*** DATA TO EXAMINE Section Begins ***
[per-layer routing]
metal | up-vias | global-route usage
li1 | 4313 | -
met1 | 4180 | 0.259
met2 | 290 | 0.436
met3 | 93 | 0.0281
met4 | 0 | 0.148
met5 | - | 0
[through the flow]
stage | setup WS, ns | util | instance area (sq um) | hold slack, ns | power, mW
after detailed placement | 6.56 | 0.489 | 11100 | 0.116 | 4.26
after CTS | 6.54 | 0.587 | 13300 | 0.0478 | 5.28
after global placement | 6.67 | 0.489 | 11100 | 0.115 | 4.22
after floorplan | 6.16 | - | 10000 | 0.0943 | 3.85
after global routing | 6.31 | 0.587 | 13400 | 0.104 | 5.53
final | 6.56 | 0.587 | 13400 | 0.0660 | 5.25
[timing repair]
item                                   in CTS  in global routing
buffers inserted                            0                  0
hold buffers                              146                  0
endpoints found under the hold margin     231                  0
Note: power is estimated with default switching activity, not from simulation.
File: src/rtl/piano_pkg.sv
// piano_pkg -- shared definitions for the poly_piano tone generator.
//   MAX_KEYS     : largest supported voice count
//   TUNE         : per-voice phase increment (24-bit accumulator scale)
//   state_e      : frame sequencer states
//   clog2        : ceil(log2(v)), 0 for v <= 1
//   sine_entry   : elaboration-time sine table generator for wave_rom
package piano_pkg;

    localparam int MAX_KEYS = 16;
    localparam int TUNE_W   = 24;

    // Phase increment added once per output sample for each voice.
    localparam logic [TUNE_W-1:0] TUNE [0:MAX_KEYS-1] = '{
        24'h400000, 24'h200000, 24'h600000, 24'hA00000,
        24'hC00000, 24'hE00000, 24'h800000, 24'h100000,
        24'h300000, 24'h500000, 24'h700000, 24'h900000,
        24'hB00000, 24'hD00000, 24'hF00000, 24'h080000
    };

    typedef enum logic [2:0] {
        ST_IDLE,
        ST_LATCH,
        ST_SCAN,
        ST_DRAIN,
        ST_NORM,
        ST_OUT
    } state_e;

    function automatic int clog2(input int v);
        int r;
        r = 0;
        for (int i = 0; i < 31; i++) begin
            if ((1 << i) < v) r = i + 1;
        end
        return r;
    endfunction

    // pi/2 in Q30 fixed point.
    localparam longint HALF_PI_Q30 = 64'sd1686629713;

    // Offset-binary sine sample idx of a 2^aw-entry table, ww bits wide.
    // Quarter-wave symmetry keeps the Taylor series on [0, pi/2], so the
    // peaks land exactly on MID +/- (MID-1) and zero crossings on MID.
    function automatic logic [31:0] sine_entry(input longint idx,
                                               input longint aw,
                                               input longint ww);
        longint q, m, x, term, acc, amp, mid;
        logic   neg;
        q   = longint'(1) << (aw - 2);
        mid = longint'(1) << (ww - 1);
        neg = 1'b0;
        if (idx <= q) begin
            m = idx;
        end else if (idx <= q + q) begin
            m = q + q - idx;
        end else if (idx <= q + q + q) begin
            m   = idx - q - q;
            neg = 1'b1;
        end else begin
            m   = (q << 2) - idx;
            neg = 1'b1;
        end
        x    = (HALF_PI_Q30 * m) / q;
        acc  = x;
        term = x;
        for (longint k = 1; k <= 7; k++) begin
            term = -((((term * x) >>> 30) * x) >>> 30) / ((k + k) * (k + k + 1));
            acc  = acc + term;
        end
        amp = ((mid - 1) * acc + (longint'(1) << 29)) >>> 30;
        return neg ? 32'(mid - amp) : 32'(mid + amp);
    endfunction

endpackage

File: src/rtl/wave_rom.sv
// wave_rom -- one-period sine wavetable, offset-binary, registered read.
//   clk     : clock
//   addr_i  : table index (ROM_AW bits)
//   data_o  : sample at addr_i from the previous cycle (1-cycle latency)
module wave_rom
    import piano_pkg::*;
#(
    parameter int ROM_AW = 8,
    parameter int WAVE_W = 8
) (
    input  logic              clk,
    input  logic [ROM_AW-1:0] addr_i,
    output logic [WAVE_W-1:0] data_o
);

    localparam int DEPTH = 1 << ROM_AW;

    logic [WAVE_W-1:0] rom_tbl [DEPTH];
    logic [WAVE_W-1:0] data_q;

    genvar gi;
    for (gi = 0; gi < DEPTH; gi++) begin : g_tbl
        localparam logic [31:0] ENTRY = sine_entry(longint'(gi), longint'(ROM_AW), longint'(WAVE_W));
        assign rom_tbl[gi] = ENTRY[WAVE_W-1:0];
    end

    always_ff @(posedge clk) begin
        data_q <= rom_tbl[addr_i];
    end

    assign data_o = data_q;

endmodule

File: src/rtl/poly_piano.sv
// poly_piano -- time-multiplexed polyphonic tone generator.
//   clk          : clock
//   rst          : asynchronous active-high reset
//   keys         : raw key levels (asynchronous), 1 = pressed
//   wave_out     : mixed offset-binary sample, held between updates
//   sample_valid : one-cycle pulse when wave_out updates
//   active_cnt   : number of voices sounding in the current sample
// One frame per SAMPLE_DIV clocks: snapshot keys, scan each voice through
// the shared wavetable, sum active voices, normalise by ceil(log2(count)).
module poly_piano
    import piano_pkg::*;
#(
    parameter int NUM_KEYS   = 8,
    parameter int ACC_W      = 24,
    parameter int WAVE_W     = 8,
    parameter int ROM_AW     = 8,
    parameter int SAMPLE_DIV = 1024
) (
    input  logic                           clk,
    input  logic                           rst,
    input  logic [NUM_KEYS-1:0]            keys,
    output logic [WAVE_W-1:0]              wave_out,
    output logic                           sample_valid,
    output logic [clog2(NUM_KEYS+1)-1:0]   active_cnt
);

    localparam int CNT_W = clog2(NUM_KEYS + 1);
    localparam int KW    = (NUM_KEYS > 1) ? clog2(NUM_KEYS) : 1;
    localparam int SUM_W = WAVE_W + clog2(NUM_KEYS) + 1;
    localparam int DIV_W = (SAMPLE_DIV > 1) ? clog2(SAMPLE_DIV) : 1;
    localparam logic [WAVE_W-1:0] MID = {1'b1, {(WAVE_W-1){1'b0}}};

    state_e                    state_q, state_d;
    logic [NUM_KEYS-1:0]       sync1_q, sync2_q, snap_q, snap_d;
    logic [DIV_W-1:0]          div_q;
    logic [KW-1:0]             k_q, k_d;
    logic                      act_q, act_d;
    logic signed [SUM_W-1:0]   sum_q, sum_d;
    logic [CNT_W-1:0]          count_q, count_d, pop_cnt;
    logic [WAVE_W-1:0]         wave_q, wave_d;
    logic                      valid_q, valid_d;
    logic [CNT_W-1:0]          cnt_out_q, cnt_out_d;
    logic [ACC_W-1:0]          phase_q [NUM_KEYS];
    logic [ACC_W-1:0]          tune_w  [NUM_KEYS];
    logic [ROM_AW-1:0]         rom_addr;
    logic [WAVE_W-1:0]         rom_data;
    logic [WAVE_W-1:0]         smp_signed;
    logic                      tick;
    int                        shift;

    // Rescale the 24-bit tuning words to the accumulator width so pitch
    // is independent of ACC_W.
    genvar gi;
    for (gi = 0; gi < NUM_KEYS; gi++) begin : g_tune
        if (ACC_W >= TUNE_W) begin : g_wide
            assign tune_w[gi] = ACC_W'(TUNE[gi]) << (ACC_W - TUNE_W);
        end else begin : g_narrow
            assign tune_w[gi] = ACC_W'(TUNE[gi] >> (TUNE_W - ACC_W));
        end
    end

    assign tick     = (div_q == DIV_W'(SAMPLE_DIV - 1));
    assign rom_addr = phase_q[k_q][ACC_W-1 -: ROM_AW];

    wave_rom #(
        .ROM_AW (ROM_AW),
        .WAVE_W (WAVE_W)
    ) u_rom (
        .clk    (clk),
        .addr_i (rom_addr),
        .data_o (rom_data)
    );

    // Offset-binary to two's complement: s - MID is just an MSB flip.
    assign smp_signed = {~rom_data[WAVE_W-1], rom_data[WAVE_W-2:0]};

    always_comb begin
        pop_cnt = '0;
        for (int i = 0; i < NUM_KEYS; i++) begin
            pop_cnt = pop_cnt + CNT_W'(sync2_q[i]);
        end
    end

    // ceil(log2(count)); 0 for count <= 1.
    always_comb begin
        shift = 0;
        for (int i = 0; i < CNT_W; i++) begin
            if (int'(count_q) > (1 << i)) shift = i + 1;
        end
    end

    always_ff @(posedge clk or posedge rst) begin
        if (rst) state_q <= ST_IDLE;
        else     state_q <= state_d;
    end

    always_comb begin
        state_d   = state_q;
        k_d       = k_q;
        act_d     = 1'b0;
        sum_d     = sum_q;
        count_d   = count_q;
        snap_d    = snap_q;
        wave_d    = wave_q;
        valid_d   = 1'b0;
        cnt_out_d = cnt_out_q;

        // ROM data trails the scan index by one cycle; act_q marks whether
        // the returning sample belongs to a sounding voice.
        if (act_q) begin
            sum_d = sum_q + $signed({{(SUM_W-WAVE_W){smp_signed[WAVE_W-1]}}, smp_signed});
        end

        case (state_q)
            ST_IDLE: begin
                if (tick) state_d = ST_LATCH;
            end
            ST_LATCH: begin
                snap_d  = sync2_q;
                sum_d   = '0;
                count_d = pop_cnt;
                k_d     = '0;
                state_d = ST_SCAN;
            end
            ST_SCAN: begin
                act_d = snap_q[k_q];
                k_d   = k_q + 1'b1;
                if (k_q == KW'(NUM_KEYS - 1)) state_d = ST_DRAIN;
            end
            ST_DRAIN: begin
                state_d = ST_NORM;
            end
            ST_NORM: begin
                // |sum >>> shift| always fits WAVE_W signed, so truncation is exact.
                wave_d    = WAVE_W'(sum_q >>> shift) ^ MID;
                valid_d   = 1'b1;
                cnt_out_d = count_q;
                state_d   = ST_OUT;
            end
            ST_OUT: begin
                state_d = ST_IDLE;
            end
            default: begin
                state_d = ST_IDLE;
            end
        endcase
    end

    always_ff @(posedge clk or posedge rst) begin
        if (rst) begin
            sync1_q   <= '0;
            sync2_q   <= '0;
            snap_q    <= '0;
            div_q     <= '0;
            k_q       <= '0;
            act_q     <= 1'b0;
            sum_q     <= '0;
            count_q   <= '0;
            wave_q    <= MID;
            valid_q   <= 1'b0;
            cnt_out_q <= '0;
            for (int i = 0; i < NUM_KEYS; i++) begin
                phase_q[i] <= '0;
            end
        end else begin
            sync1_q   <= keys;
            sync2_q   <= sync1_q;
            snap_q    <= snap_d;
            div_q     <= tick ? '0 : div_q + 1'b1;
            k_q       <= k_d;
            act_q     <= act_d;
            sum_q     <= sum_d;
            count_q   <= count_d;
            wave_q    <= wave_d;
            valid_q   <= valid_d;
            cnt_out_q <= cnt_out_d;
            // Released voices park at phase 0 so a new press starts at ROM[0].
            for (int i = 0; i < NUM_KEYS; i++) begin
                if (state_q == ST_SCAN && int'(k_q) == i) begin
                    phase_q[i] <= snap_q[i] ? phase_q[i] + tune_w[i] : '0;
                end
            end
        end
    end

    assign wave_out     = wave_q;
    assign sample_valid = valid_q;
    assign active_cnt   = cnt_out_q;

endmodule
*** DATA TO EXAMINE Section Ends ***
(EXERCISE GOAL):
Looking at the data above, write out exactly the lines that start at the one containing "pop_cnt = pop_cnt" and end at the one containing "default: begin"; include both and nothing beyond.

(COMPLETED TASK):
            pop_cnt = pop_cnt + CNT_W'(sync2_q[i]);
        end
    end

    // ceil(log2(count)); 0 for count <= 1.
    always_comb begin
        shift = 0;
        for (int i = 0; i < CNT_W; i++) begin
            if (int'(count_q) > (1 << i)) shift = i + 1;
        end
    end

    always_ff @(posedge clk or posedge rst) begin
        if (rst) state_q <= ST_IDLE;
        else     state_q <= state_d;
    end

    always_comb begin
        state_d   = state_q;
        k_d       = k_q;
        act_d     = 1'b0;
        sum_d     = sum_q;
        count_d   = count_q;
        snap_d    = snap_q;
        wave_d    = wave_q;
        valid_d   = 1'b0;
        cnt_out_d = cnt_out_q;

        // ROM data trails the scan index by one cycle; act_q marks whether
        // the returning sample belongs to a sounding voice.
        if (act_q) begin
            sum_d = sum_q + $signed({{(SUM_W-WAVE_W){smp_signed[WAVE_W-1]}}, smp_signed});
        end

        case (state_q)
            ST_IDLE: begin
                if (tick) state_d = ST_LATCH;
            end
            ST_LATCH: begin
                snap_d  = sync2_q;
                sum_d   = '0;
                count_d = pop_cnt;
                k_d     = '0;
                state_d = ST_SCAN;
            end
            ST_SCAN: begin
                act_d = snap_q[k_q];
                k_d   = k_q + 1'b1;
                if (k_q == KW'(NUM_KEYS - 1)) state_d = ST_DRAIN;
            end
            ST_DRAIN: begin
                state_d = ST_NORM;
            end
            ST_NORM: begin
                // |sum >>> shift| always fits WAVE_W signed, so truncation is exact.
                wave_d    = WAVE_W'(sum_q >>> shift) ^ MID;
                valid_d   = 1'b1;
                cnt_out_d = count_q;
                state_d   = ST_OUT;
            end
            ST_OUT: begin
                state_d = ST_IDLE;
            end
            default: begin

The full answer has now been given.